Through a school adoption program, Fiore and her club members provided clothing and school supplies to a school in Siculiana, Sicily as their first project and a few months later, adopted a school on the outskirts of Athens. Fiore presented programs on radio and television, at schools and organizations, discussing UNESCO’s projects and relief programs. Her presentations, totaling over 4,000, included her being on agendas with governors, congressmen, government officials, and businesswomen, urging international goodwill and cooperation. She traveled throughout the state, and attended conferences in New York City, as well as internationally, including British Columbia, Canada; Italy; Japan; and Mexico. In 1953, Fiore helped create Il Circolo Italiano (The Italian Circle) to promote friendship and understanding for the Italian-American community of Denver. The organization offered free Italian lessons. In 1955, she became a supporter of Japan's Peace Pole Project and in 1984 attended the World Federation of UNESCO Clubs, Centres and Associations (WFUCA) World Congress, held in Sendai.

Until 1959, the Denver UNESCO organization was operated out of the Fiore family's basement. In that year, she moved the office and International Hospitality Center to the Denver International House and continued as executive director for another fourteen years. Fiore retired in 1974, but she continued her involvement with the International Hospitality Center, hosting foreign visitors and encouraging others to participate. She also attended the International Women's Conference and Tribunal held in Mexico City in 1975. The tribunal was a non-governmental meeting, while the conference was the official government meeting. Both sessions were held at the same meeting so that delegates participated in discussions on official policy and program implementation to improve women's educational opportunities, equality, economic position and collaboration. The 1975 UN World Conference on Women, which was part of the International Women's Year focus, was a precursor in the development of the provisions of Convention on the Elimination of All Forms of Discrimination Against Women (CEDAW). Fiore felt invigorated by the experience and pledged to continue to work for women's empowerment.

In 1977, Fiore chaired the Colorado Women’s Conference plan of action committee and received top votes to go as the state delegate to the National Women’s Conference in Houston. In 1979, she established the Genevieve Fiore Educational Trust Fund which provides awards annually to high school students who write essays about the United Nations. In 1983, the United States withdrew its UNESCO membership, citing mismanagement of funds, but Fiore argued for Denver's group, which had never utilized government funds, to continue its independent status. Her campaign was successful and in 1986, the organization changed its name to the UNESCO Association of Colorado.
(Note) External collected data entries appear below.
File: src/bdc_defs.vh
`ifndef BDC_DEFS_VH
`define BDC_DEFS_VH

// Command codes of the readable data words
`define BDC_CMD_CHG_TIME 8'h05
`define BDC_CMD_DSG_TIME 8'h06
`define BDC_CMD_RATE_OK 8'h07
`define BDC_CMD_TEMP 8'h08
`define BDC_CMD_VOLT 8'h09
`define BDC_CMD_CURR 8'h0A
`define BDC_CMD_AVG_CURR 8'h0B
`define BDC_CMD_MARGIN 8'h0C
`define BDC_CMD_PCT_LRN 8'h0D
`define BDC_CMD_PCT_DES 8'h0E
`define BDC_CMD_CAP_LEFT 8'h0F

// Status error codes
`define BDC_ERR_OK 3'h0
`define BDC_ERR_BUSY 3'h1
`define BDC_ERR_UNSUPPORTED 3'h3

// Data limits and markers
`define BDC_TIME_INVALID 16'hFFFF
`define BDC_TIME_MAX 16'hFFFE
`define BDC_WORD_MAX 16'hFFFF
`define BDC_TEMP_MIN 16'h0964
`define BDC_TEMP_MAX 16'h0F28
`define BDC_VOLT_MAX 16'h4E20
`define BDC_PCT_FULL 16'h0064
`define BDC_BOOL_TRUE 16'h0001
`define BDC_BOOL_FALSE 16'h0000

// Error margin values in percent and the tally count per margin step
`define BDC_MARGIN_RESET 7'h64
`define BDC_MARGIN_LEARNED 7'h02
`define BDC_MARGIN_CLAMPED 7'h08
`define BDC_MARGIN_VCORR 7'h19
`define BDC_MARGIN_MAX 7'h64
`define BDC_CYCLES_PER_STEP 2'h3

// Scale factors and divider width
`define BDC_MIN_PER_HOUR 32'h0000003C
`define BDC_PCT_SCALE 32'h00000064
`define BDC_OK_SCALE 32'h00000168
`define BDC_DIV_BITS 6'h20

// Timing
`define BDC_CLK_HZ 100000000
`define BDC_REFRESH_S 20
`define BDC_RECALC_LIMIT_MS 1300

`endif

File: src/bdc_bank.v
// Summary of operation
// - After an at-rate write, all three prediction results are recomputed well within 1.3 s.
// - Reading a prediction result before recomputation ends is not acknowledged; error becomes busy.
// - Prediction results are recomputed from the stored at-rate value every 20 s.
// - Charge time in minutes up to 65534; 65535 when at-rate is not charging.
// - Discharge time in minutes; 65535 when at-rate is not discharging.
// - Rate-OK is boolean and forced true for zero or positive at-rate.
// - Negative at-rate: rate-OK tells if capacity covers that added load plus the present discharge current for 10 s.
// - Temperature word in 0.1 K, held within 240.4 to 388.0 K.
// - Voltage word in millivolts, held within 0 to 20000.
// - Current word is signed milliamps, positive charging, negative discharging.
// - Average current approximates a one-minute rolling mean, valid from the first sample.
// - Full reset loads the error margin with 100 percent.
// - Unclamped completed learning cycle sets the error margin to 2 percent.
// - Clamped learning cycle sets margin to 8 percent unless already below 8.
// - Four cycle-tally advances without learning raise the margin by 1 percent.
// - A voltage-based counter correction sets the error margin to 25 percent.
// - Error margin stays within 2 to 100 percent.
// - Relative charge is remaining over learned full capacity, 0 to 100 percent.
// - Absolute charge is remaining over nominal capacity, not clamped at 100.
// - Remaining capacity word 0 to 65535, mAh or 10 mWh by unit selector.
// - Unit selector set picks 10 mW/10 mWh, clear picks mA/mAh.
// - At-rate is signed: positive charge, negative discharge, zero neither (default).
`timescale 1ns/100ps
`default_nettype none
`include "bdc_defs.vh"

module bdc_bank #(
  parameter [31:0] REFRESH_CYCLES = `BDC_REFRESH_S * `BDC_CLK_HZ,
  parameter AVG_SHIFT = 6
) (
  // Clock and reset
  input wire core_clk,
  input wire rstn,
  // Word read request from the bus protocol engine
  input wire rd_req,
  input wire [7:0] rd_cmd,
  output reg rd_ack,
  output reg rd_nack,
  output reg [15:0] rd_data,
  output reg [2:0] status_err_code,
  // At-rate hypothesis write
  input wire rate_wr,
  input wire [15:0] rate_wdata,
  // Unit selector from the pack mode word
  input wire capacity_mode,
  // Measurements
  input wire meas_valid,
  input wire [15:0] meas_temp,
  input wire [15:0] meas_volt,
  input wire [15:0] meas_curr,
  // Capacity figures in both units
  input wire [15:0] cap_left_mah,
  input wire [15:0] cap_left_cwh,
  input wire [15:0] learned_full_mah,
  input wire [15:0] learned_full_cwh,
  input wire [15:0] nominal_mah,
  input wire [15:0] nominal_cwh,
  // Learning and correction events
  input wire learn_done,
  input wire learn_clamped,
  input wire cycle_tally_inc,
  input wire volt_correction
);

  localparam [1:0] ST_IDLE = 2'h0;
  localparam [1:0] ST_LOAD = 2'h1;
  localparam [1:0] ST_DIV = 2'h2;
  localparam [1:0] ST_STORE = 2'h3;
  localparam [1:0] JOB_FULL = 2'h0;
  localparam [1:0] JOB_EMPTY = 2'h1;
  localparam [1:0] JOB_REL = 2'h2;
  localparam [1:0] JOB_ABS = 2'h3;

  // Saturate a wide quotient to a 16-bit ceiling
  function [15:0] sat16;
    input [31:0] val;
    input [15:0] ceil;
    begin
      if (val > {16'h0000, ceil}) begin
        sat16 = ceil;
      end else begin
        sat16 = val[15:0];
      end
    end
  endfunction

  // Magnitude of a signed word
  function [15:0] mag16;
    input [15:0] val;
    begin
      if (val[15]) begin
        mag16 = ~val + 16'h0001;
      end else begin
        mag16 = val;
      end
    end
  endfunction

  reg [15:0] rate_r;
  reg busy_r;
  reg start_req_r;
  reg [31:0] tick_cnt_r;
  reg [1:0] state_r;
  reg [1:0] job_r;
  reg [5:0] bit_cnt_r;
  reg [31:0] num_r;
  reg [15:0] den_r;
  reg [16:0] rem_r;
  reg [15:0] chg_time_r;
  reg [15:0] dsg_time_r;
  reg rate_ok_r;
  reg [15:0] pct_lrn_r;
  reg [15:0] pct_des_r;
  reg [15:0] temp_r;
  reg [15:0] volt_r;
  reg [15:0] curr_r;
  reg [15:0] avg_r;
  reg avg_seeded_r;
  reg [6:0] margin_r;
  reg [1:0] cyc_cnt_r;

  // Unit selection for capacity figures and the hypothesis
  wire [15:0] cap_left = capacity_mode ? cap_left_cwh : cap_left_mah;
  wire [15:0] full_cap = capacity_mode ? learned_full_cwh : learned_full_mah;
  wire [15:0] nom_cap = capacity_mode ? nominal_cwh : nominal_mah;
  wire rate_pos = ~rate_r[15] && (rate_r != 16'h0000);
  wire rate_neg = rate_r[15];
  wire [15:0] rate_mag = mag16(rate_r);
  wire [15:0] to_fill = (full_cap > cap_left) ? (full_cap - cap_left) : 16'h0000;

  // Ten-second load test: left * 3600 s/h / 10 s against added plus present drain
  wire [31:0] ok_supply = {16'h0000, cap_left} * `BDC_OK_SCALE;
  wire [15:0] drain = curr_r[15] ? mag16(curr_r) : 16'h0000;
  wire [31:0] ok_demand = {16'h0000, rate_mag} + {16'h0000, drain};
  wire ok_calc = ~rate_neg || (ok_supply >= ok_demand);

  // Divider step
  wire [16:0] rem_sh = {rem_r[15:0], num_r[31]};
  wire q_bit = (rem_sh >= {1'b0, den_r});
  wire [16:0] rem_nxt = q_bit ? (rem_sh - {1'b0, den_r}) : rem_sh;
  wire [31:0] quo = {num_r[30:0], q_bit};
  wire tick = (tick_cnt_r == REFRESH_CYCLES - 32'h00000001);

  // Refresh timer for the periodic prediction update
  always @(posedge core_clk) begin
    if (!rstn) begin
      tick_cnt_r <= 32'h00000000;
    end else if (tick) begin
      tick_cnt_r <= 32'h00000000;
    end else begin
      tick_cnt_r <= tick_cnt_r + 32'h00000001;
    end
  end

  // Hypothesis storage, pending request and not-ready flag
  always @(posedge core_clk) begin
    if (!rstn) begin
      rate_r <= 16'h0000;
      busy_r <= 1'b0;
      start_req_r <= 1'b0;
    end else begin
      if (rate_wr) begin
        rate_r <= rate_wdata;
      end
      // A new request wins over the clear taken at the start of a round
      if (rate_wr || tick || meas_valid) begin
        start_req_r <= 1'b1;
      end else if (state_r == ST_IDLE) begin
        start_req_r <= 1'b0;
      end
      if (rate_wr) begin
        busy_r <= 1'b1;
      end else if (state_r == ST_STORE && job_r == JOB_ABS && !start_req_r) begin
        busy_r <= 1'b0;
      end
    end
  end

  // Sequential divider walking the four quotient jobs; about 140 cycles per round
  always @(posedge core_clk) begin
    if (!rstn) begin
      state_r <= ST_IDLE;
      job_r <= JOB_FULL;
      bit_cnt_r <= 6'h00;
      num_r <= 32'h00000000;
      den_r <= 16'h0000;
      rem_r <= 17'h00000;
      chg_time_r <= `BDC_TIME_INVALID;
      dsg_time_r <= `BDC_TIME_INVALID;
      rate_ok_r <= 1'b1;
      pct_lrn_r <= 16'h0000;
      pct_des_r <= 16'h0000;
    end else begin
      case (state_r)
        ST_IDLE: begin
          if (start_req_r) begin
            job_r <= JOB_FULL;
            state_r <= ST_LOAD;
          end
        end
        ST_LOAD: begin
          rem_r <= 17'h00000;
          bit_cnt_r <= `BDC_DIV_BITS;
          state_r <= ST_DIV;
          case (job_r)
            JOB_FULL: begin
              num_r <= {16'h0000, to_fill} * `BDC_MIN_PER_HOUR;
              den_r <= rate_mag;
            end
            JOB_EMPTY: begin
              num_r <= {16'h0000, cap_left} * `BDC_MIN_PER_HOUR;
              den_r <= rate_mag;
            end
            JOB_REL: begin
              num_r <= {16'h0000, cap_left} * `BDC_PCT_SCALE;
              den_r <= full_cap;
            end
            default: begin
              num_r <= {16'h0000, cap_left} * `BDC_PCT_SCALE;
              den_r <= nom_cap;
            end
          endcase
        end
        ST_DIV: begin
          rem_r <= rem_nxt;
          num_r <= quo;
          bit_cnt_r <= bit_cnt_r - 6'h01;
          if (bit_cnt_r == 6'h01) begin
            state_r <= ST_STORE;
          end
        end
        ST_STORE: begin
          // Words change only here and otherwise hold their last value
          case (job_r)
            JOB_FULL: begin
              chg_time_r <= rate_pos ? sat16(num_r, `BDC_TIME_MAX) : `BDC_TIME_INVALID;
            end
            JOB_EMPTY: begin
              dsg_time_r <= rate_neg ? sat16(num_r, `BDC_TIME_MAX) : `BDC_TIME_INVALID;
            end
            JOB_REL: begin
              pct_lrn_r <= (full_cap == 16'h0000) ? 16'h0000 :
                           sat16(num_r, `BDC_PCT_FULL);
            end
            default: begin
              pct_des_r <= (nom_cap == 16'h0000) ? 16'h0000 :
                           sat16(num_r, `BDC_WORD_MAX);
              rate_ok_r <= ok_calc;
            end
          endcase
          if (job_r == JOB_ABS) begin
            state_r <= ST_IDLE;
          end else begin
            job_r <= job_r + 2'h1;
            state_r <= ST_LOAD;
          end
        end
        default: begin
          state_r <= ST_IDLE;
        end
      endcase
    end
  end

  // Exponential filter step; AVG_SHIFT sets the window against the sample rate
  wire signed [16:0] avg_diff = $signed({meas_curr[15], meas_curr}) - $signed({avg_r[15], avg_r});
  wire signed [16:0] avg_sh = avg_diff >>> AVG_SHIFT;
  wire [15:0] avg_step = avg_sh[15:0];

  // Measurement words latched on each sample; temperature and voltage range-held
  always @(posedge core_clk) begin
    if (!rstn) begin
      temp_r <= `BDC_TEMP_MIN;
      volt_r <= 16'h0000;
      curr_r <= 16'h0000;
      avg_r <= 16'h0000;
      avg_seeded_r <= 1'b0;
    end else if (meas_valid) begin
      if (meas_temp < `BDC_TEMP_MIN) begin
        temp_r <= `BDC_TEMP_MIN;
      end else if (meas_temp > `BDC_TEMP_MAX) begin
        temp_r <= `BDC_TEMP_MAX;
      end else begin
        temp_r <= meas_temp;
      end
      volt_r <= (meas_volt > `BDC_VOLT_MAX) ? `BDC_VOLT_MAX : meas_volt;
      curr_r <= meas_curr;
      // First sample seeds the filter so early reads are meaningful
      if (!avg_seeded_r) begin
        avg_r <= meas_curr;
        avg_seeded_r <= 1'b1;
      end else begin
        avg_r <= avg_r + avg_step;
      end
    end
  end

  // Error margin bookkeeping
  always @(posedge core_clk) begin
    if (!rstn) begin
      margin_r <= `BDC_MARGIN_RESET;
      cyc_cnt_r <= 2'h0;
    end else if (volt_correction) begin
      margin_r <= `BDC_MARGIN_VCORR;
    end else if (learn_done) begin
      cyc_cnt_r <= 2'h0;
      if (!learn_clamped) begin
        margin_r <= `BDC_MARGIN_LEARNED;
      end else if (margin_r >= `BDC_MARGIN_CLAMPED) begin
        margin_r <= `BDC_MARGIN_CLAMPED;
      end
    end else if (cycle_tally_inc) begin
      if (cyc_cnt_r == `BDC_CYCLES_PER_STEP) begin
        cyc_cnt_r <= 2'h0;
        if (margin_r < `BDC_MARGIN_MAX) begin
          margin_r <= margin_r + 7'h01;
        end
      end else begin
        cyc_cnt_r <= cyc_cnt_r + 2'h1;
      end
    end
  end

  // Read answer one cycle after the request
  always @(posedge core_clk) begin
    if (!rstn) begin
      rd_ack <= 1'b0;
      rd_nack <= 1'b0;
      rd_data <= 16'h0000;
      status_err_code <= `BDC_ERR_OK;
    end else begin
      rd_ack <= 1'b0;
      rd_nack <= 1'b0;
      if (rd_req) begin
        rd_ack <= 1'b1;
        status_err_code <= `BDC_ERR_OK;
        case (rd_cmd)
          `BDC_CMD_CHG_TIME, `BDC_CMD_DSG_TIME, `BDC_CMD_RATE_OK: begin
            if (busy_r) begin
              rd_ack <= 1'b0;
              rd_nack <= 1'b1;
              status_err_code <= `BDC_ERR_BUSY;
            end else if (rd_cmd == `BDC_CMD_CHG_TIME) begin
              rd_data <= chg_time_r;
            end else if (rd_cmd == `BDC_CMD_DSG_TIME) begin
              rd_data <= dsg_time_r;
            end else begin
              rd_data <= rate_ok_r ? `BDC_BOOL_TRUE : `BDC_BOOL_FALSE;
            end
          end
          `BDC_CMD_TEMP: rd_data <= temp_r;
          `BDC_CMD_VOLT: rd_data <= volt_r;
          `BDC_CMD_CURR: rd_data <= curr_r;
          `BDC_CMD_AVG_CURR: rd_data <= avg_r;
          `BDC_CMD_MARGIN: rd_data <= {9'h000, margin_r};
          `BDC_CMD_PCT_LRN: rd_data <= pct_lrn_r;
          `BDC_CMD_PCT_DES: rd_data <= pct_des_r;
          `BDC_CMD_CAP_LEFT: rd_data <= cap_left;
          default: begin
            rd_ack <= 1'b0;
            rd_nack <= 1'b1;
            status_err_code <= `BDC_ERR_UNSUPPORTED;
          end
        endcase
      end
    end
  end

endmodule
`default_nettype wire

File: config.mk
export PLATFORM = sky130hd
export DESIGN_NAME = bdc_bank
export DESIGN_NICKNAME = d
export VERILOG_FILES = /design/src/bdc_bank.v
export VERILOG_INCLUDE_DIRS = /design/src
export SDC_FILE = /design/constraint.sdc
export NUM_CORES = 1
export LEC_CHECK = 0
export ABC_AREA = 1
export BUFFER_PORTS_ARGS = -buffer_cell sky130_fd_sc_hd__buf_2
export CAP_MARGIN = 15
export CORE_MARGIN = 2
export CORE_UTILIZATION = 45
export CTS_CLUSTER_SIZE = 14
export DETAILED_ROUTE_END_ITERATION = 16
export PLACE_DENSITY = 0.61
export SYNTH_ARGS = -nofsm -noshare
export SYNTH_HDL_FRONTEND = slang
export SYNTH_SLANG_ARGS = --single-unit
File: constraint.sdc
create_clock -name core_clk -period 6.71 [get_ports core_clk]
set_input_delay 0.671 -clock core_clk [delete_from_list [all_inputs] [get_ports core_clk]]
set_output_delay 0.671 -clock core_clk [all_outputs]
set_load 0.005 [all_outputs]
---- Word level (Yosys, flattened, before mapping) ----
Cells that the tools add are included.
storage, ports and cells
  output and inout port bits .............. 21
  input port bits ......................... 178
  flip-flop bits (word level) ............. 284
  logic and storage cells ................. 181
cells by class
  reduce and logical (&&, ||, !) cells .... 40
  muxes and demuxes ....................... 55
  $lt $le $gt $ge ......................... 11
  equality and inequality tests ........... 26
  $add $sub $neg .......................... 12
  multiply operators ...................... 4
  bitwise logic cells ..................... 6
operator list
  kind                                                             number
  2-to-1 mux 16 bit                                                21
  one-hot mux 16 bit (9 select lines)                              1
  equality test 8 x 4 -> 1 bit, second input constant              8
  greater-than comparator 32 x 16 -> 1 bit, second input constant  2
  one-hot mux 16 bit (2 select lines)                              2
  one-hot mux 32 bit (2 select lines)                              1
  2-to-1 mux 7 bit                                                 7
  one-hot mux 23 bit (2 select lines)                              1
  multiplier 16 x 4 -> 20 bit, second input constant               2
  adder 16 x 1 -> 16 bit, second input constant                    2
  adder 32 x 1 -> 32 bit, second input constant                    1
  equality test 32 x 31 -> 1 bit, second input constant            1
  greater-than comparator 32 x 7 -> 1 bit, second input constant   1
  zero test 16 bit                                                 2
  inverter 16 bit                                                  2
  subtractor 16 bit                                                2
  greater-or-equal comparator 25 x 17 -> 1 bit                     1
  equality test 8 x 3 -> 1 bit, second input constant              3
  multiplier 16 x 6 -> 22 bit, second input constant               1
  multiplier 16 x 5 -> 21 bit, second input constant               1
  adder 16 x 16 -> 17 bit                                          1
  greater-or-equal comparator 17 x 16 -> 1 bit                     1
  subtractor 16 x 16 -> 17 bit                                     1
  adder 16 bit                                                     1
  36 further kinds                                                 88

---- Longest topological paths before layout ----
Gate-level depths: netlist of the first run.
  depth in word-level cells ............... 6
  depth in mapped cells ................... 38
  mapped depth without buffers ............ 36

---- Worst setup path before layout of the first run ----
No wires, ideal clock.
  path type ............................... input-to-reg
  start point ............................. in capacity_mode
  end point ............................... reg num_r[20]
  required time ........................... 6.582 ns
  library setup time ...................... 0.128 ns
  setup slack ............................. 0.979 ns
  cell stages on the path ................. 29
  arrival ................................. 5.604 ns
  cell sequence ........................... buf_4 > buf_2 > o21ai_0 > ha_1 > a21oi_1 > o21ai_0 > nand2_1 > nand3_1 > a21o_1 > a21oi_1 > inv_1 > o21ai_0 > inv_1 > fa_1 > inv_1 > fa_1 > inv_1 > ha_1 > nand2_1 > nor3_1 > inv_1 > nor2_1 > nor2_1 > nand2_1 > nand2_1 > nand3_1 > nand3_1 > a21oi_1 > nor2_1
on the way
  longest elaborated chain between the ends .. 6
RTL lines
  item                                                                        RTL line                        RTL
  start, declared                                                             bdc_bank.v:46                   input wire capacity_mode,
  2-to-1 mux 16 bit, on equally long branches                                 bdc_bank.v:125, bdc_bank.v:124
  subtractor 16 bit / greater-than comparator 16 bit (equally long branches)  bdc_bank.v:130                  wire [15:0] to_fill = (full_cap > cap_left) ? (full_cap - cap_left) : 16'h0000;
  2-to-1 mux 16 bit                                                           bdc_bank.v:130
  multiplier 16 x 4 -> 20 bit (no line)                                       -
  one-hot mux 23 bit (2 select lines) *                                       bdc_bank.v:206                  case (job_r)
  one-hot mux 32 bit (2 select lines) *                                       bdc_bank.v:195                  case (state_r)
  end signal, assigned                                                        bdc_bank.v:208                  num_r <= {16'h0000, to_fill} * `BDC_MIN_PER_HOUR;
  end signal, assigned                                                        bdc_bank.v:212                  num_r <= {16'h0000, cap_left} * `BDC_MIN_PER_HOUR;
  end signal, assigned                                                        bdc_bank.v:216                  num_r <= {16'h0000, cap_left} * `BDC_PCT_SCALE;
  end, declared                                                               bdc_bank.v:107                  reg [31:0] num_r;
Every way passes the cells marked *; elsewhere a longest branch is shown, timed or not.
A chain may end at the register's enable or synchronous reset.

---- Worst setup path in the final report of the first run ----
  start point ............................. in capacity_mode
  end point ............................... reg num_r[21]
Same word-level chain as after synthesis.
In 1994, Fiore began producing and hosting a weekly radio program called "Focus International", which examined international educational projects and UNESCO initiatives. Fiore died March 10, 2002, in Denver and was buried in Mount Olivet Cemetery.

==Awards and honors==
In 1967 Fiore was honored as one of the inductees for the 1966 Colorado Women of Achievement Award along with Elizabeth McAulliffe Calabrese and Sabina O’Malley. She was recognized nationally when she received the Freedoms Foundation's George Washington Medal and received the international Michelangelo Medal from UNESCO. On 15 October 1975, she was knighted by Italy receiving the Order of the Star of Italian Solidarity. She was inducted into the Colorado Women's Hall of Fame in 1991.